Last updated at Posted at 2023-08-15

先に結論だけ

このような依存関係のパッケージがあるとします。

パッケージA
    ┗ パッケージB
        ┗ パッケージC

npm v7以降のpackage.jsonではpeerDependenciesを以下の方針で採用しましょう。

  • パッケージBとCで、違うバージョンのパッケージAを使う場合dependenciesを使う
  • パッケージBとCで、同じバージョンのパッケージAが必要な場合はpeerDependenciesを使う

パッケージBでpeerDependenciesを使う場合は

  • パッケージBでは、パッケージAをdependenciesdevDependenciesには入れない
  • パッケージCでも、パッケージAをdependenciesdevDependenciesには入れない

はじめに

この記事は、npm v7以降のpackage.jsonでpeerDependenciesがどのように振る舞うかの実験と、その結果から依存パッケージをどのフィールドにインストールすべきかの方針を記録、共有するためのものです。

想定する環境

% node --version
v18.15.0
% npm --version
9.5.0

対象となるバージョンが変わると、記事の内容がそのまま適用できないかもしれません。記事を読む前に、お手元の環境をご確認ください。

想定する読者

  • npmモジュールの開発者
  • 開発しているモジュールが、他のモジュールに依存している

npm v7での破壊的変更

npm V7でpeerDependenciesフィールドの挙動に破壊的変更が加えられました。大きな変更点は以下の2点です。

peerDependenciesのバージョン評価が厳密になった

従来のpeerDependenciesでは、矛盾するバージョンのパッケージがインストールされても警告が表示されるだけでした。npm v7以降では、peerDependenciesの設定と矛盾するバージョンがインストールされるとエラーが発生し、インストールが中断されます。

peerDependenciesがインストールされるようになった

npm v7以降では、peerDependenciesで指定したパッケージが自動的にインストールされるようになりました。以前のようにdependenciesやdevDependenciesに追加する必要はありません。

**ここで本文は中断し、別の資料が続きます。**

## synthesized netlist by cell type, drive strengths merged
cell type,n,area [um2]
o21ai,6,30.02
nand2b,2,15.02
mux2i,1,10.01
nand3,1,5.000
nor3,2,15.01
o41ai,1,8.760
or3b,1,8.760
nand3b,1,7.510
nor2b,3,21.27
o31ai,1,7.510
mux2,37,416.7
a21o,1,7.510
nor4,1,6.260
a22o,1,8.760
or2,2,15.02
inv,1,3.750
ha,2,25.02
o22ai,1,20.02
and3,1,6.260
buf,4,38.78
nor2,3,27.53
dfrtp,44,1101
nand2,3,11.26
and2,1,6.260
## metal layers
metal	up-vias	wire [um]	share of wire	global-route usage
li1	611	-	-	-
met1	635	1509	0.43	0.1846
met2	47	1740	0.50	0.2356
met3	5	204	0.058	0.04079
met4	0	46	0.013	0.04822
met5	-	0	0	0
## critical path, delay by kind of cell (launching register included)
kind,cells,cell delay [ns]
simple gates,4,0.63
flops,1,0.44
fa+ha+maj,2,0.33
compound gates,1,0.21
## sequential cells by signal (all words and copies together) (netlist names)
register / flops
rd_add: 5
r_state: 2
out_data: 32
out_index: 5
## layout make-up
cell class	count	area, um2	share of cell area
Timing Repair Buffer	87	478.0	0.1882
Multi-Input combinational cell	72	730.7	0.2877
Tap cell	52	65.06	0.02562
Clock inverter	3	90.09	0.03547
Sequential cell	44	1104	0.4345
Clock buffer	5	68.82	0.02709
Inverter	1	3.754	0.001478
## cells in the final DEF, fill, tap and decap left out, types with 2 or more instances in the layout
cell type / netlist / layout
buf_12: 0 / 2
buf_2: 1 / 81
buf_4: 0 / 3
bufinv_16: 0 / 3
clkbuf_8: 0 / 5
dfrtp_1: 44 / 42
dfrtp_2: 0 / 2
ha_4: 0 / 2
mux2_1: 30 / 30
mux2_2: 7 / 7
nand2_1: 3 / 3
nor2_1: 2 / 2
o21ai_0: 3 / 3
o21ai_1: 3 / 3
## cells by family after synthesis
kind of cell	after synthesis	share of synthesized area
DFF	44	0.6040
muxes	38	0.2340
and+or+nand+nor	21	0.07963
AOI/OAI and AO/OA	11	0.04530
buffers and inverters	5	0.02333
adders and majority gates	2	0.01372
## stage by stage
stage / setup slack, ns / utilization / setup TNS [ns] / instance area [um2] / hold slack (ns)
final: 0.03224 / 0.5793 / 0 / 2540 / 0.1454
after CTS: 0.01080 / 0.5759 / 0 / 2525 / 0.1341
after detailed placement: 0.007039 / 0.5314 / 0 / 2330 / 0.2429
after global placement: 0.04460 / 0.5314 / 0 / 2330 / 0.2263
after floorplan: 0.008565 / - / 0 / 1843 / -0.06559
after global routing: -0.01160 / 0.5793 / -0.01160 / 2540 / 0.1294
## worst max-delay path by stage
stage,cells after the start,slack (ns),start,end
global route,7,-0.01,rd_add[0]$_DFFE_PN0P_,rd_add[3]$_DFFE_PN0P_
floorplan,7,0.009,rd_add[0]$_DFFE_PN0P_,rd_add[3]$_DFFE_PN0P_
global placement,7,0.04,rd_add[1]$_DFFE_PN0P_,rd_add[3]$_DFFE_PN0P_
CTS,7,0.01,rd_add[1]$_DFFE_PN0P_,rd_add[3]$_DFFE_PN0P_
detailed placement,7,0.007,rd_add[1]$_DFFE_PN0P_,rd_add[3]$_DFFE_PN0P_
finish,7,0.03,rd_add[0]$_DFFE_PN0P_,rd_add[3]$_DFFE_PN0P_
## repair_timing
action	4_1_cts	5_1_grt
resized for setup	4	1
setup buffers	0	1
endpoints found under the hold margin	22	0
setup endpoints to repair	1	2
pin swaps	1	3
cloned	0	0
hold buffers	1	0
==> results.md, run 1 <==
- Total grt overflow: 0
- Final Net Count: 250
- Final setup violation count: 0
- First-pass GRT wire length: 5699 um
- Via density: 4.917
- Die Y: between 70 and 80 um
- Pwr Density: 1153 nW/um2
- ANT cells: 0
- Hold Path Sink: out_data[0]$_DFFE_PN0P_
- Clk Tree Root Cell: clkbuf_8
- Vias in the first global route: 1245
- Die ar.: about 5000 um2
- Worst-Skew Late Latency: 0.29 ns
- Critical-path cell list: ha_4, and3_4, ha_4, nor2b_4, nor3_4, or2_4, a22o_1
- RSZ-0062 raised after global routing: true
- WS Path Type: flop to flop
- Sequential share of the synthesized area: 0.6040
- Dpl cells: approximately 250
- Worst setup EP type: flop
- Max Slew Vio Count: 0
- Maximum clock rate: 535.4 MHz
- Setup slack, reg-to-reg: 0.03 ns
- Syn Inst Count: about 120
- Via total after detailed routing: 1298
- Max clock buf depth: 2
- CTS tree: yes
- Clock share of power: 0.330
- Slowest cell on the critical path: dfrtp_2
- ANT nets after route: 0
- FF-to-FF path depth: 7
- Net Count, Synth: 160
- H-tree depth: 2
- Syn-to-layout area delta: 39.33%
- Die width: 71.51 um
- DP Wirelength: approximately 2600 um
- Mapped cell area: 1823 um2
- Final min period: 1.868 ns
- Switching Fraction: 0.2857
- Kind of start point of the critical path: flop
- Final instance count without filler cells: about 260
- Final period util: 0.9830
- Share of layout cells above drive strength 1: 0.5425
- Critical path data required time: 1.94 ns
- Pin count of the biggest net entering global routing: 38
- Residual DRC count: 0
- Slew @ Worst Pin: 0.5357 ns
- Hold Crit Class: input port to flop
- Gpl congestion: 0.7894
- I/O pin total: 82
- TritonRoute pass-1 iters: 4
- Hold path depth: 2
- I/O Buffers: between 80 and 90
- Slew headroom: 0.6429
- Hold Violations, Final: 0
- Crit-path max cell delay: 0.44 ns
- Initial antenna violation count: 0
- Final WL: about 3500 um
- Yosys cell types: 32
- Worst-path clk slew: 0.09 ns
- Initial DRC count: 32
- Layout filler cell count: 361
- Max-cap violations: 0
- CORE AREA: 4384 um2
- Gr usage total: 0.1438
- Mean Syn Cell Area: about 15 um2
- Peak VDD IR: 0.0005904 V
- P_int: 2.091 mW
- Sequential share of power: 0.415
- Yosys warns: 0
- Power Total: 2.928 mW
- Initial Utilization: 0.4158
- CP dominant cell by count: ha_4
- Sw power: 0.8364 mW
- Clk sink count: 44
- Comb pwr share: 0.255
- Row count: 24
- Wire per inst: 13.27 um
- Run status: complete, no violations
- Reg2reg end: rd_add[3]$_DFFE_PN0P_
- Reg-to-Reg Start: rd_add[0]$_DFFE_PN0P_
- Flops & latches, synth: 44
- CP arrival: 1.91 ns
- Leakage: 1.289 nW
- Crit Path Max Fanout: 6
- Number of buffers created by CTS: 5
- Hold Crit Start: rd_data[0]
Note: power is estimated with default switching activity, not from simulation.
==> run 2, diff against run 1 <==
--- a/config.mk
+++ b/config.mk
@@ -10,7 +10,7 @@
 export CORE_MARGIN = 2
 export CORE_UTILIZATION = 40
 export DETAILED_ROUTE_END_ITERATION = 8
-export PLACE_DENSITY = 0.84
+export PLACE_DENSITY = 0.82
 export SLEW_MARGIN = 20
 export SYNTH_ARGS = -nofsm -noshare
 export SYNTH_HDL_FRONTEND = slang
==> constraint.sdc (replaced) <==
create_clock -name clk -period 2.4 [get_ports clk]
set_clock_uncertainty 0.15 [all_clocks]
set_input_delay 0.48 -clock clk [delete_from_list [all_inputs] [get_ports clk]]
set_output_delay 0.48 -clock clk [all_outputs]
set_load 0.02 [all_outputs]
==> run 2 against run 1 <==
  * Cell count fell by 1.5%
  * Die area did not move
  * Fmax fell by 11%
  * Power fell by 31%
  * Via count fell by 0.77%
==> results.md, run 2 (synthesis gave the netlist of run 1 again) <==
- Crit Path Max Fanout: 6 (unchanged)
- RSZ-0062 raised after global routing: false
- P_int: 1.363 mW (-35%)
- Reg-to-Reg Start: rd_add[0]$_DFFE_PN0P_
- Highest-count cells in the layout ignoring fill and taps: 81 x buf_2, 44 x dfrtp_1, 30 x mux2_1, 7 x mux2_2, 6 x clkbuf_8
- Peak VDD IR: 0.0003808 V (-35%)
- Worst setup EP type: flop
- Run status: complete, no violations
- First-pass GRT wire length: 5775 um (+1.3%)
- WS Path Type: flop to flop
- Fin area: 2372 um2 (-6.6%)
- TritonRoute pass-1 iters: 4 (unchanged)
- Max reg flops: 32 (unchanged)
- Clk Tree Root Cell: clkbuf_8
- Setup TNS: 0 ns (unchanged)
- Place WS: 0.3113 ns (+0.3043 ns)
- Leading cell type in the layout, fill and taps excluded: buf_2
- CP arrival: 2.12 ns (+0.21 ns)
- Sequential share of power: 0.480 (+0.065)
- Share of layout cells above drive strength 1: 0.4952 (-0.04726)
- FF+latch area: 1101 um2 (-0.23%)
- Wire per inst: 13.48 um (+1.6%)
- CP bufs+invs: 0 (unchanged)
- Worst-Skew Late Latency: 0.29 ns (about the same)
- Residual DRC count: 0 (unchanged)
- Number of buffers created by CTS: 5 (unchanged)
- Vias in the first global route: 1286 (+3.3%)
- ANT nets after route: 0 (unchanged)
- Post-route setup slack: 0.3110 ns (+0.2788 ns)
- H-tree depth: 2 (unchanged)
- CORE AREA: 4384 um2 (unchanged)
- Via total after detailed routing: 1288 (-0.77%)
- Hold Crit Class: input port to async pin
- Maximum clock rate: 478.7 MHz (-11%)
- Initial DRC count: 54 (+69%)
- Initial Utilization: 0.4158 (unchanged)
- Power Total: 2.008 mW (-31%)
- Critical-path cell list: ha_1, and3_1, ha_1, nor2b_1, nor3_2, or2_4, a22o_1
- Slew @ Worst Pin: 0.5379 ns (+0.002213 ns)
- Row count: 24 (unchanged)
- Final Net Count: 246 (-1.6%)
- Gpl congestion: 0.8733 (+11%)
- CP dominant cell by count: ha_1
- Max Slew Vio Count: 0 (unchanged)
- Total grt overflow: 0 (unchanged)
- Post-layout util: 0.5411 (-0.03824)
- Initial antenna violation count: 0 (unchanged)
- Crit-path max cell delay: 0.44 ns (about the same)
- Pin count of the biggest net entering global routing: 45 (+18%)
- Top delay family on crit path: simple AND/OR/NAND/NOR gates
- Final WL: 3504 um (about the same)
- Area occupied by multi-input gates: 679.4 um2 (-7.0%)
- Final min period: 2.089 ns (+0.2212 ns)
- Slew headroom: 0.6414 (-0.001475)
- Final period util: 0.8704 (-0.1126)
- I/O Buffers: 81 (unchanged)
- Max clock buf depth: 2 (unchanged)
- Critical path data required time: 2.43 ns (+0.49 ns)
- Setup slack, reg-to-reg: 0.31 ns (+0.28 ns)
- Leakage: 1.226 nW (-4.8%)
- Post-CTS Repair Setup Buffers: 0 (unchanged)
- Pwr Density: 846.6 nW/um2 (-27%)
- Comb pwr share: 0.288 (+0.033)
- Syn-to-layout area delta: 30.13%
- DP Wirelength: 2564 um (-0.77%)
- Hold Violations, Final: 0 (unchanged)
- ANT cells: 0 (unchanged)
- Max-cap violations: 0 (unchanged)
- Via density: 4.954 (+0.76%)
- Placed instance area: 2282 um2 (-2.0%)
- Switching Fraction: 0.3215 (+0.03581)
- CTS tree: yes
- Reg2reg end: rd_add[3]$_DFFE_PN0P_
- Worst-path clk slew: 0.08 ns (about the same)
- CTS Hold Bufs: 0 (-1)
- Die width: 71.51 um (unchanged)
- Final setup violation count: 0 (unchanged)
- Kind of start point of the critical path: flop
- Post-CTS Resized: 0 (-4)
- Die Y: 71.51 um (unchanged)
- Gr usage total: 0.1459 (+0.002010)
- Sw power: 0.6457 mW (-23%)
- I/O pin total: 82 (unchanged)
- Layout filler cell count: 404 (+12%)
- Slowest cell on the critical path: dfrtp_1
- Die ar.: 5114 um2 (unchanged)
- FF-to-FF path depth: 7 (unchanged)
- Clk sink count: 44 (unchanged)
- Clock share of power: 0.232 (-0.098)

peerDependenciesを指定した場合のバージョン解決

それぞれのパッケージで、peerDependenciesとdependenciesを指定した場合どのようにバージョンが解決されるかを実験してみます。

パッケージBの場合

まずは、直接peerDependenciesを指定したパッケージの振る舞いを確認します。

peerDependenviesのみを指定する

▼package-b/package.json

  "peerDependencies": {
    "package-a": "^1.0.0 || ^2.0.0 || ^3.0.0 || ^4.0.0"
  }

この場合、指定範囲内のもっとも高いバージョン4.0.0がインストールされます。

peerDependenciesとdependenciesを併記する

▼package-b/package.json

  "peerDependencies": {
    "package-a": "^1.0.0 || ^2.0.0 || ^3.0.0 || ^4.0.0"
  },
  "dependencies": {
    "package-a": "^3.0.0"
  },

この場合、両方の指定範囲内のもっとも高いバージョン3.0.0がインストールされます。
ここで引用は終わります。